### What is being asked
From the records below, please repeat exactly the line that has "Clock inverter | 6 | 70.1", the line that has "create_clock -name CLK -period 2.1", and every line between them, and nothing else.

Items listed in a dataset:
===============
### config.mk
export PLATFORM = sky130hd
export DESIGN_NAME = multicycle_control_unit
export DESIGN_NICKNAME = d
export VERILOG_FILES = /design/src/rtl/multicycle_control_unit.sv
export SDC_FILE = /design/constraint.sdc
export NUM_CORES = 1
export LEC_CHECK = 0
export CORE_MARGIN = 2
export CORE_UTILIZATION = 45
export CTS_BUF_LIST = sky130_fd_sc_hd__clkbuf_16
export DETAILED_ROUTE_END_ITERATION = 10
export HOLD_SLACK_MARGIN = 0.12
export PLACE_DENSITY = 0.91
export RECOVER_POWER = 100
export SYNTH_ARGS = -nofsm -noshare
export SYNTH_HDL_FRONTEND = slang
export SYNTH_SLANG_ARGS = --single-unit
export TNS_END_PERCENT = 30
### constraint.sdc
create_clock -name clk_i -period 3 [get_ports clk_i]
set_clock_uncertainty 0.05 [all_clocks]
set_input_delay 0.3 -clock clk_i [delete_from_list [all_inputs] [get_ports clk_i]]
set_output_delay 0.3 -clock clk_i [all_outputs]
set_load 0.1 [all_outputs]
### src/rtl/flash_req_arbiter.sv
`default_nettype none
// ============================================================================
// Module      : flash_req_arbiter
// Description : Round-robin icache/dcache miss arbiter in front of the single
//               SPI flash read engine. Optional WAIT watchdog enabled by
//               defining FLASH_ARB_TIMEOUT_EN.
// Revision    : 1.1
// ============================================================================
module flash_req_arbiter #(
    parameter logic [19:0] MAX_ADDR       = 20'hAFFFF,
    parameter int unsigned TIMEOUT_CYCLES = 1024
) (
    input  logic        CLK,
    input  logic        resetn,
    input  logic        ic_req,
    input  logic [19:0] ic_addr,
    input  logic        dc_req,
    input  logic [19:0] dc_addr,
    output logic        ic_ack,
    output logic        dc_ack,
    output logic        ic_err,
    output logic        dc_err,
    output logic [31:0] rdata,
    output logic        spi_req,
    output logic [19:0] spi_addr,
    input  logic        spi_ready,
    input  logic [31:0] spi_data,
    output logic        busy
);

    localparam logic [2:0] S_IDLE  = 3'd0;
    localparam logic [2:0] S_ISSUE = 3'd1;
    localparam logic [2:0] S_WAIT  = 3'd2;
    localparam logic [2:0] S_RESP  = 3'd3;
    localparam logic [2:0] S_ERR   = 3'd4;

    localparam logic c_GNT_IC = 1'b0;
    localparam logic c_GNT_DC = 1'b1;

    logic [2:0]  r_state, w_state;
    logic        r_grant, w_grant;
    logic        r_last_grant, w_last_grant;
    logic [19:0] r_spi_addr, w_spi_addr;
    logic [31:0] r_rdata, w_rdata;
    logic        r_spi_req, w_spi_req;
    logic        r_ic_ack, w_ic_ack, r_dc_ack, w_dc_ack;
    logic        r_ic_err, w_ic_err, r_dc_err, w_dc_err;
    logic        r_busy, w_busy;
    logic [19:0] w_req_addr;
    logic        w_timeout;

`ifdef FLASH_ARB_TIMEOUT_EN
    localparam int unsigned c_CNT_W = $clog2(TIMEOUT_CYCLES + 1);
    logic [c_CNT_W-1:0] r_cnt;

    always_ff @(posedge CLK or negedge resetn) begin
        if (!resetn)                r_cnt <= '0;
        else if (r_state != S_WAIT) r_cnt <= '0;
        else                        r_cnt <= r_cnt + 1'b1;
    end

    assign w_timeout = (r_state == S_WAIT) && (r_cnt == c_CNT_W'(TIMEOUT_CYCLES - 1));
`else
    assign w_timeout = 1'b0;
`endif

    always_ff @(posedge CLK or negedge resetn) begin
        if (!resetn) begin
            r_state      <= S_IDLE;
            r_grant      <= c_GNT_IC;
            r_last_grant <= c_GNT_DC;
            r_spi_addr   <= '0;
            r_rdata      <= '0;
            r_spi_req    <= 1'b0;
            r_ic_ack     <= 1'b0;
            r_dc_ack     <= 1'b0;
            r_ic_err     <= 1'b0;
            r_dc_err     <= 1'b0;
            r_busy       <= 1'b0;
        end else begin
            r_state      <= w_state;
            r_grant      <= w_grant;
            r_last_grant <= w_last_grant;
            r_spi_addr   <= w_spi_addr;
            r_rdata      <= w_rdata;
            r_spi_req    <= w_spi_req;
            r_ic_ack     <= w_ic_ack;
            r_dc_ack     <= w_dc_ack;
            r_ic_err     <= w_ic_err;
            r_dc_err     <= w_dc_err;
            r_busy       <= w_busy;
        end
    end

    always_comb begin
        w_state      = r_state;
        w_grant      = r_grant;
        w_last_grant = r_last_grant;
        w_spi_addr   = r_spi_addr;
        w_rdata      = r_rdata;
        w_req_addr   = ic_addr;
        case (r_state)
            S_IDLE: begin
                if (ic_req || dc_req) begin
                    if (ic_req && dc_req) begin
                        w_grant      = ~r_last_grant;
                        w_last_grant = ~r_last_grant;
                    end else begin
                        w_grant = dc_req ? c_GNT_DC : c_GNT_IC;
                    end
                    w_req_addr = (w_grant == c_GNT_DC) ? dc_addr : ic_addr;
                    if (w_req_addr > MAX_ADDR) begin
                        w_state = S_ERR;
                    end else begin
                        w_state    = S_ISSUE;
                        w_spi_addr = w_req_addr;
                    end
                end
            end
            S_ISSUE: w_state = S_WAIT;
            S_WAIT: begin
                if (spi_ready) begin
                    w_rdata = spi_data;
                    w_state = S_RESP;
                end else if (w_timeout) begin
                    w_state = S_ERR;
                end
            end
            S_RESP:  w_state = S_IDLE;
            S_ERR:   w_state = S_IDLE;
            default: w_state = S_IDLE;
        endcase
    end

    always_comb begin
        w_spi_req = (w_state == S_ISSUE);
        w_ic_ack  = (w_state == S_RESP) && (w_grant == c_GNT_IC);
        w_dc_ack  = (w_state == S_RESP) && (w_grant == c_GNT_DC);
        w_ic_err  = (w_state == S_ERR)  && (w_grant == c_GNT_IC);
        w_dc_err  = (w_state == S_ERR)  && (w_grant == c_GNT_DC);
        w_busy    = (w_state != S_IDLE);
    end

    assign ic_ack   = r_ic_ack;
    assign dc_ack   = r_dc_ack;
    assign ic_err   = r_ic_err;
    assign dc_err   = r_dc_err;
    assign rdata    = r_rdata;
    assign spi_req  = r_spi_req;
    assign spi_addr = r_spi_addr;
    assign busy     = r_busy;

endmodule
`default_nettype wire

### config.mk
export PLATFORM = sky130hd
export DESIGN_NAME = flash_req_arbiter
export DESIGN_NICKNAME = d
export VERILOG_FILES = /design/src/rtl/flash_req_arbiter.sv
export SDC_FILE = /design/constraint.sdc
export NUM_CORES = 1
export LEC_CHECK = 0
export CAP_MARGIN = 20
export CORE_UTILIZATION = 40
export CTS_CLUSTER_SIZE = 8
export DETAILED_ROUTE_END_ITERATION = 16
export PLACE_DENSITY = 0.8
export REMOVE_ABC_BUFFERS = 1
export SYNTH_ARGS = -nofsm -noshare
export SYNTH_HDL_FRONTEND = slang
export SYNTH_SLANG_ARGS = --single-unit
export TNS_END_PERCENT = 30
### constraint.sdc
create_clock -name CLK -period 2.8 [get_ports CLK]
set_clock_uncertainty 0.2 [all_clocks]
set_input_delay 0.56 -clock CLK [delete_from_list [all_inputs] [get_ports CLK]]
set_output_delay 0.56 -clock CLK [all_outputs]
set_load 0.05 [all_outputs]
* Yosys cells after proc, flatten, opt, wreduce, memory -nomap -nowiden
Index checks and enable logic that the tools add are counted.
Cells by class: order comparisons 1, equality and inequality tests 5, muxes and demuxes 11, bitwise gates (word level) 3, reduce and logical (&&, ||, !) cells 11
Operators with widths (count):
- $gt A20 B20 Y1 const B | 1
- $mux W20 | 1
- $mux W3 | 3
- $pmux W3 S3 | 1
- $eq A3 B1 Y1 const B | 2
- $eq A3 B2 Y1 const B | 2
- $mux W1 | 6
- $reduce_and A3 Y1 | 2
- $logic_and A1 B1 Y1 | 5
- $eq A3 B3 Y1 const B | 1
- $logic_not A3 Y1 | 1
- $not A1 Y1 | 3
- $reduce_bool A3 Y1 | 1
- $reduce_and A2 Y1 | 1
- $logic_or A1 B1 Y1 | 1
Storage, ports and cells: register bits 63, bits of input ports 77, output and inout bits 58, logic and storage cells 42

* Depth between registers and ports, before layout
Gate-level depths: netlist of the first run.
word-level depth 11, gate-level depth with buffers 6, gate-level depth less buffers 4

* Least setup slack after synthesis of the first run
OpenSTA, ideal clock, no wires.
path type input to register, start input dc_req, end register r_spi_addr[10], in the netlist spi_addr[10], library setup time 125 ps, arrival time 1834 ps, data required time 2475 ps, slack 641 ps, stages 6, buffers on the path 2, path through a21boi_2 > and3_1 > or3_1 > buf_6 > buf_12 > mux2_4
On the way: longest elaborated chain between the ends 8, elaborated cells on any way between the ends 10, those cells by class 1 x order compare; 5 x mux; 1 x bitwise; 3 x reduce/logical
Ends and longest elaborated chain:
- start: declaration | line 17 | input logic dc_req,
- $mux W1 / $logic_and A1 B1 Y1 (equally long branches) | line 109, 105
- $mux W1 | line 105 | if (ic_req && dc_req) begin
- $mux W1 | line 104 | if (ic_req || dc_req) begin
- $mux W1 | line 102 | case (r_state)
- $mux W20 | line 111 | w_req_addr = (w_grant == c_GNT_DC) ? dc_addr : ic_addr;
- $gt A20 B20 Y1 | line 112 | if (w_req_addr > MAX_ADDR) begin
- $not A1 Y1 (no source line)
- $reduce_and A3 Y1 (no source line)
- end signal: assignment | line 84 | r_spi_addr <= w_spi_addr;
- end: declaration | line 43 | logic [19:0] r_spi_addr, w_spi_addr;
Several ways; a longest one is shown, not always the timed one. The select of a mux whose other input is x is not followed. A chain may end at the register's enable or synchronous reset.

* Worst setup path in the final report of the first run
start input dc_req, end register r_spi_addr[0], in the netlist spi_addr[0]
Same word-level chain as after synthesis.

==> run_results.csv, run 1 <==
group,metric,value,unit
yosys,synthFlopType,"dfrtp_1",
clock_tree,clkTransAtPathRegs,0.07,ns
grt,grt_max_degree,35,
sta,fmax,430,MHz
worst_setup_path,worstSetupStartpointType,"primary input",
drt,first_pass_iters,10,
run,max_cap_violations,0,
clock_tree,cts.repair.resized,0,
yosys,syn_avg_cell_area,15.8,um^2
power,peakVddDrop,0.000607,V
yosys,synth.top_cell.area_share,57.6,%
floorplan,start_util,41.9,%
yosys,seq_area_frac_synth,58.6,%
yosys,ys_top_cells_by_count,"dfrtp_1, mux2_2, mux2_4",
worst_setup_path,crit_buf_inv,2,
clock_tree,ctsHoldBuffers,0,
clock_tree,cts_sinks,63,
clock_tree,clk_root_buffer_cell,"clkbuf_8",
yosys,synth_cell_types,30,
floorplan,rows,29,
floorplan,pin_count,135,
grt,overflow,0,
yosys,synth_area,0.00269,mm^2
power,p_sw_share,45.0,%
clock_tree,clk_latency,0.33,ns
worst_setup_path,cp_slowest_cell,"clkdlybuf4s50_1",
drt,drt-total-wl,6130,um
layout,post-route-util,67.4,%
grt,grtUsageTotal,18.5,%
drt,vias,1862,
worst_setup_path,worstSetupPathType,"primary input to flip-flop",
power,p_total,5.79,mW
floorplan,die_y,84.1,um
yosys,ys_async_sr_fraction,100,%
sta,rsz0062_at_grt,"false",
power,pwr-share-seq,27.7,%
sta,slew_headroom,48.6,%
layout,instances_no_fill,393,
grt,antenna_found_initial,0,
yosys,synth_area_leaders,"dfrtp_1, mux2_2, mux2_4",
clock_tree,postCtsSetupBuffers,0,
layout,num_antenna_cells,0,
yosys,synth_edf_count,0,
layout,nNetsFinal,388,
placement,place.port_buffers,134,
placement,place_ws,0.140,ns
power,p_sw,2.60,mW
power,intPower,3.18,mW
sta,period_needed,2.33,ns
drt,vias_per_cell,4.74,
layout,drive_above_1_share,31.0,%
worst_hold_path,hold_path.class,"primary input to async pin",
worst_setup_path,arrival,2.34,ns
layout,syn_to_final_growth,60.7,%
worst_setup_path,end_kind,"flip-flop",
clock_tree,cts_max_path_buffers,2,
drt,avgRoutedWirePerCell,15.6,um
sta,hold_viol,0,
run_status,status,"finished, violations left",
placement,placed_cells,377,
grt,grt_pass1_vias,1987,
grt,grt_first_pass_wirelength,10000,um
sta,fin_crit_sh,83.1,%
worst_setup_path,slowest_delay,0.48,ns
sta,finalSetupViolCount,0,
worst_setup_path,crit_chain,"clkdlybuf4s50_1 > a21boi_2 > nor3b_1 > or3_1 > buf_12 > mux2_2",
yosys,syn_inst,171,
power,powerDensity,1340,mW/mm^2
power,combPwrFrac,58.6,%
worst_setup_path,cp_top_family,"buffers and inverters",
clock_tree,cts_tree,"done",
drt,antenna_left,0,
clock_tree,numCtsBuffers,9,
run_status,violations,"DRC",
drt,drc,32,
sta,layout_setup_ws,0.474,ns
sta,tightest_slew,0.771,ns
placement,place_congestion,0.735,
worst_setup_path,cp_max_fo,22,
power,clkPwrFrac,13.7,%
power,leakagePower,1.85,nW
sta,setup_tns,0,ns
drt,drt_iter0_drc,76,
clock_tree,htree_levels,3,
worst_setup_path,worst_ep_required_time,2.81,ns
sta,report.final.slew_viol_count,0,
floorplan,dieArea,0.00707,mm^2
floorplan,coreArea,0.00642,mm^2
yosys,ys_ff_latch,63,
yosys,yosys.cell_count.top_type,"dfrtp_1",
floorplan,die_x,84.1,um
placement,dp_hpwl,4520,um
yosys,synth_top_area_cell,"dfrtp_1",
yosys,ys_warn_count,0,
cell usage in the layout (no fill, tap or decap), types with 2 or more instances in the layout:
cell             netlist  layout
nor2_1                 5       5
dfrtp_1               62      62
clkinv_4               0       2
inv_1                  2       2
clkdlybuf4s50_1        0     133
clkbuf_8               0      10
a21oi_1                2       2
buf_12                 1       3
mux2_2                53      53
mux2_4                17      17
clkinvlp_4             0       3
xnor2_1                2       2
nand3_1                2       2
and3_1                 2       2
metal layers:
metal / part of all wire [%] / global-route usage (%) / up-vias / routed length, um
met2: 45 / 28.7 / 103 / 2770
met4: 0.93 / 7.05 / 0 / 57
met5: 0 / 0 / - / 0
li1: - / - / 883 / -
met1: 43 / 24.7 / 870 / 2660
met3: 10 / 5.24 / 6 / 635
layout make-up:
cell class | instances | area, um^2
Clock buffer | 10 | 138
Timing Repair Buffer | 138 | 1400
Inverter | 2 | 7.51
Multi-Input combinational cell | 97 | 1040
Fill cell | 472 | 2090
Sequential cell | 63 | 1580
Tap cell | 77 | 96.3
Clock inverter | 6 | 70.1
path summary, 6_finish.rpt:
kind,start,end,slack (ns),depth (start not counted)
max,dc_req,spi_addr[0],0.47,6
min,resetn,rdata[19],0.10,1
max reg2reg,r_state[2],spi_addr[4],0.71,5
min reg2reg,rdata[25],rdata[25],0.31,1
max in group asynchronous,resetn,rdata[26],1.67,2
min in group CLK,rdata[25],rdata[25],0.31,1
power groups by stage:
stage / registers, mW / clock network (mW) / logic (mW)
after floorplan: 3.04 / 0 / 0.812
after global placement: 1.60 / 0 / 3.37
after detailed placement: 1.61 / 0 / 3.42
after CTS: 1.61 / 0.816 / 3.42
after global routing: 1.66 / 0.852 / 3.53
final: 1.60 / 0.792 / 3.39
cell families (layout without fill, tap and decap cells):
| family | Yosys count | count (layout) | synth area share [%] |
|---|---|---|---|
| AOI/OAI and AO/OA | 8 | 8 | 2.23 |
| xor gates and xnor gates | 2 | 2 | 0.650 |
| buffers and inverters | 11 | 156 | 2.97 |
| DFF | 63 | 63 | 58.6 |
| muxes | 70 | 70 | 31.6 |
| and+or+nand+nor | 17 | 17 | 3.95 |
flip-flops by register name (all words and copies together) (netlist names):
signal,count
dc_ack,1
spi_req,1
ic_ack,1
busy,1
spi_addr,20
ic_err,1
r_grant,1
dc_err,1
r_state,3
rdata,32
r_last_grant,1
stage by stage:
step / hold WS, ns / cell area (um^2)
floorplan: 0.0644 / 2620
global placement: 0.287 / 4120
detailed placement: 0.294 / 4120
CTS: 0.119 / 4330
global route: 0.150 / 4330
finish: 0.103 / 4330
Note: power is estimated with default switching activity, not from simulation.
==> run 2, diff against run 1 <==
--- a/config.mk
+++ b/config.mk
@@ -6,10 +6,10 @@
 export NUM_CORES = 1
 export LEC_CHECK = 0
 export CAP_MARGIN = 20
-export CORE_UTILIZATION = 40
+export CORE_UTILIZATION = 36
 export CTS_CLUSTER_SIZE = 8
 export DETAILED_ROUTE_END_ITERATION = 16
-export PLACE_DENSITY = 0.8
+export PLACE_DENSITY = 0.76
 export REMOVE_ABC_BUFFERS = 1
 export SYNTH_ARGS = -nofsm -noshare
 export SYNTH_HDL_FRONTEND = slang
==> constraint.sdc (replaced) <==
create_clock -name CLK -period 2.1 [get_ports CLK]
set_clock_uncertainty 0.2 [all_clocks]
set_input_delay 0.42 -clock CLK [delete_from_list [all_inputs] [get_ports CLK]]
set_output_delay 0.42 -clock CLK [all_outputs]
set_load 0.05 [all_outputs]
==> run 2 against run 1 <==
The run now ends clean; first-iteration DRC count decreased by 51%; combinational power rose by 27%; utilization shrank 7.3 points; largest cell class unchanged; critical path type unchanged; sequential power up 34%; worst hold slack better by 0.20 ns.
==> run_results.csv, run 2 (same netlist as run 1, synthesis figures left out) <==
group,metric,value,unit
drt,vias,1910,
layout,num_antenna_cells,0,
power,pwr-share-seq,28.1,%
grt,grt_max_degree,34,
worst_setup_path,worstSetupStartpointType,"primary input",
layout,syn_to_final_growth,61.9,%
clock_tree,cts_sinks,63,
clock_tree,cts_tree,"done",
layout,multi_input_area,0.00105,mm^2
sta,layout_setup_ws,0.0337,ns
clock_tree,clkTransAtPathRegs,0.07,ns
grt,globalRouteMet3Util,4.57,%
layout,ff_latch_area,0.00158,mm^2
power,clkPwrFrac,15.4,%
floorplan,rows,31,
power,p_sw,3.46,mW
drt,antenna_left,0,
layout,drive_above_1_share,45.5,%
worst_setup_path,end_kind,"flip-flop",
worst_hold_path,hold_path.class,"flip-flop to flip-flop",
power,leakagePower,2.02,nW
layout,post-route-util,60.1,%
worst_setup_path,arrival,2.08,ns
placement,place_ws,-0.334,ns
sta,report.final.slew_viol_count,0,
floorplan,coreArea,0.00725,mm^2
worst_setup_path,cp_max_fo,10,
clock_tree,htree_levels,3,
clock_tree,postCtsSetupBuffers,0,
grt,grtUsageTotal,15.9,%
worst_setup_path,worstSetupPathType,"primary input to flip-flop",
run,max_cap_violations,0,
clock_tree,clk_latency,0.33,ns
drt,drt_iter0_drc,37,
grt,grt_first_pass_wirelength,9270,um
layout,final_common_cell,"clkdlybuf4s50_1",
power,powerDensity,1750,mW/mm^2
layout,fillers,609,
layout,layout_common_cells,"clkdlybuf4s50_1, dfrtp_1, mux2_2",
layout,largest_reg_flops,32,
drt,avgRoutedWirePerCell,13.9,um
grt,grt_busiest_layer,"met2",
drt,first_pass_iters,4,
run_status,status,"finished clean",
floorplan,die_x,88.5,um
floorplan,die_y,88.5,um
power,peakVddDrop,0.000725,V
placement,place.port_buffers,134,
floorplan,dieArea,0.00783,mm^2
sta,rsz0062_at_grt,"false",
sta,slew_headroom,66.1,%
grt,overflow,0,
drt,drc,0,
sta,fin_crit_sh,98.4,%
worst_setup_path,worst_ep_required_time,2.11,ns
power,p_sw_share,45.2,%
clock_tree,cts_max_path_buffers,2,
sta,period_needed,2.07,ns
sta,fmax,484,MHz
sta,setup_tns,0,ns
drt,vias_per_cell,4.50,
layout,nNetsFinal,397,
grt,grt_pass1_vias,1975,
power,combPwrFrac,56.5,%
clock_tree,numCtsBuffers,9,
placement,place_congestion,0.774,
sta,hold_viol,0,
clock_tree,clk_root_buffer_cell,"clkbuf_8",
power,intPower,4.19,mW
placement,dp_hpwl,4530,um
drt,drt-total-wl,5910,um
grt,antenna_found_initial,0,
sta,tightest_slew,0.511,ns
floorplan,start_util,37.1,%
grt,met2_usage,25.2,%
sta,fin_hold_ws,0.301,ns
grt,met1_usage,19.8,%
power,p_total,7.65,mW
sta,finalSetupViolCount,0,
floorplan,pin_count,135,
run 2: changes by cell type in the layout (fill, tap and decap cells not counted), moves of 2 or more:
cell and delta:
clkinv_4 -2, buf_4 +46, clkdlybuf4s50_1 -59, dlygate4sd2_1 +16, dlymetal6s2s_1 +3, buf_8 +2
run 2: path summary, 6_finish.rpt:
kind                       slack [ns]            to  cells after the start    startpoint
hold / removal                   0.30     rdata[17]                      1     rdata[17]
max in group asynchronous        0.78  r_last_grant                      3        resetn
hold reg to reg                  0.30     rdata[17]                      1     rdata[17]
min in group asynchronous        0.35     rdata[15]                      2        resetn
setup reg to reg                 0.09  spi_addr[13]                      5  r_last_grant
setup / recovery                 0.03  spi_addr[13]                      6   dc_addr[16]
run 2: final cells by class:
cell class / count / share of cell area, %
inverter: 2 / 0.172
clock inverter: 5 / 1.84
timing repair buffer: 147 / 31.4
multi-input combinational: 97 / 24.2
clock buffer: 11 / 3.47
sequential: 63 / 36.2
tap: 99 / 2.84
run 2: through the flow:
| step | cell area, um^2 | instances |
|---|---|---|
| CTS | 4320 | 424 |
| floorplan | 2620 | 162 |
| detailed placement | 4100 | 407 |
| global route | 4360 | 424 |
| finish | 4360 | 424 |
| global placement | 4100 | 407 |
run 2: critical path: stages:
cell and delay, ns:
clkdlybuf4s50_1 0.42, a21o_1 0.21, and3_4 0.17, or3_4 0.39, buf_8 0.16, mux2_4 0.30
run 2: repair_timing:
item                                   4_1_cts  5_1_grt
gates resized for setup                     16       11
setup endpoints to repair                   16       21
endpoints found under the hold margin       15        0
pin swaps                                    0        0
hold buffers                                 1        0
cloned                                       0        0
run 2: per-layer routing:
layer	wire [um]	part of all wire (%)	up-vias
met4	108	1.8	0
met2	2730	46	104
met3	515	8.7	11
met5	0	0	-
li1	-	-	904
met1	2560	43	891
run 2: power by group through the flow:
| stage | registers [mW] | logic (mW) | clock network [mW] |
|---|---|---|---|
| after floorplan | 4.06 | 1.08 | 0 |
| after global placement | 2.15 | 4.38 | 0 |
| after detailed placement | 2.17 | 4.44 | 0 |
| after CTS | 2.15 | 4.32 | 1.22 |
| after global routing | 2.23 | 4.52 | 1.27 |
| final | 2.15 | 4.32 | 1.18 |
===============
### Solution to the problem
Clock inverter | 6 | 70.1
path summary, 6_finish.rpt:
kind,start,end,slack (ns),depth (start not counted)
max,dc_req,spi_addr[0],0.47,6
min,resetn,rdata[19],0.10,1
max reg2reg,r_state[2],spi_addr[4],0.71,5
min reg2reg,rdata[25],rdata[25],0.31,1
max in group asynchronous,resetn,rdata[26],1.67,2
min in group CLK,rdata[25],rdata[25],0.31,1
power groups by stage:
stage / registers, mW / clock network (mW) / logic (mW)
after floorplan: 3.04 / 0 / 0.812
after global placement: 1.60 / 0 / 3.37
after detailed placement: 1.61 / 0 / 3.42
after CTS: 1.61 / 0.816 / 3.42
after global routing: 1.66 / 0.852 / 3.53
final: 1.60 / 0.792 / 3.39
cell families (layout without fill, tap and decap cells):
| family | Yosys count | count (layout) | synth area share [%] |
|---|---|---|---|
| AOI/OAI and AO/OA | 8 | 8 | 2.23 |
| xor gates and xnor gates | 2 | 2 | 0.650 |
| buffers and inverters | 11 | 156 | 2.97 |
| DFF | 63 | 63 | 58.6 |
| muxes | 70 | 70 | 31.6 |
| and+or+nand+nor | 17 | 17 | 3.95 |
flip-flops by register name (all words and copies together) (netlist names):
signal,count
dc_ack,1
spi_req,1
ic_ack,1
busy,1
spi_addr,20
ic_err,1
r_grant,1
dc_err,1
r_state,3
rdata,32
r_last_grant,1
stage by stage:
step / hold WS, ns / cell area (um^2)
floorplan: 0.0644 / 2620
global placement: 0.287 / 4120
detailed placement: 0.294 / 4120
CTS: 0.119 / 4330
global route: 0.150 / 4330
finish: 0.103 / 4330
Note: power is estimated with default switching activity, not from simulation.
==> run 2, diff against run 1 <==
--- a/config.mk
+++ b/config.mk
@@ -6,10 +6,10 @@
 export NUM_CORES = 1
 export LEC_CHECK = 0
 export CAP_MARGIN = 20
-export CORE_UTILIZATION = 40
+export CORE_UTILIZATION = 36
 export CTS_CLUSTER_SIZE = 8
 export DETAILED_ROUTE_END_ITERATION = 16
-export PLACE_DENSITY = 0.8
+export PLACE_DENSITY = 0.76
 export REMOVE_ABC_BUFFERS = 1
 export SYNTH_ARGS = -nofsm -noshare
 export SYNTH_HDL_FRONTEND = slang
==> constraint.sdc (replaced) <==
create_clock -name CLK -period 2.1 [get_ports CLK]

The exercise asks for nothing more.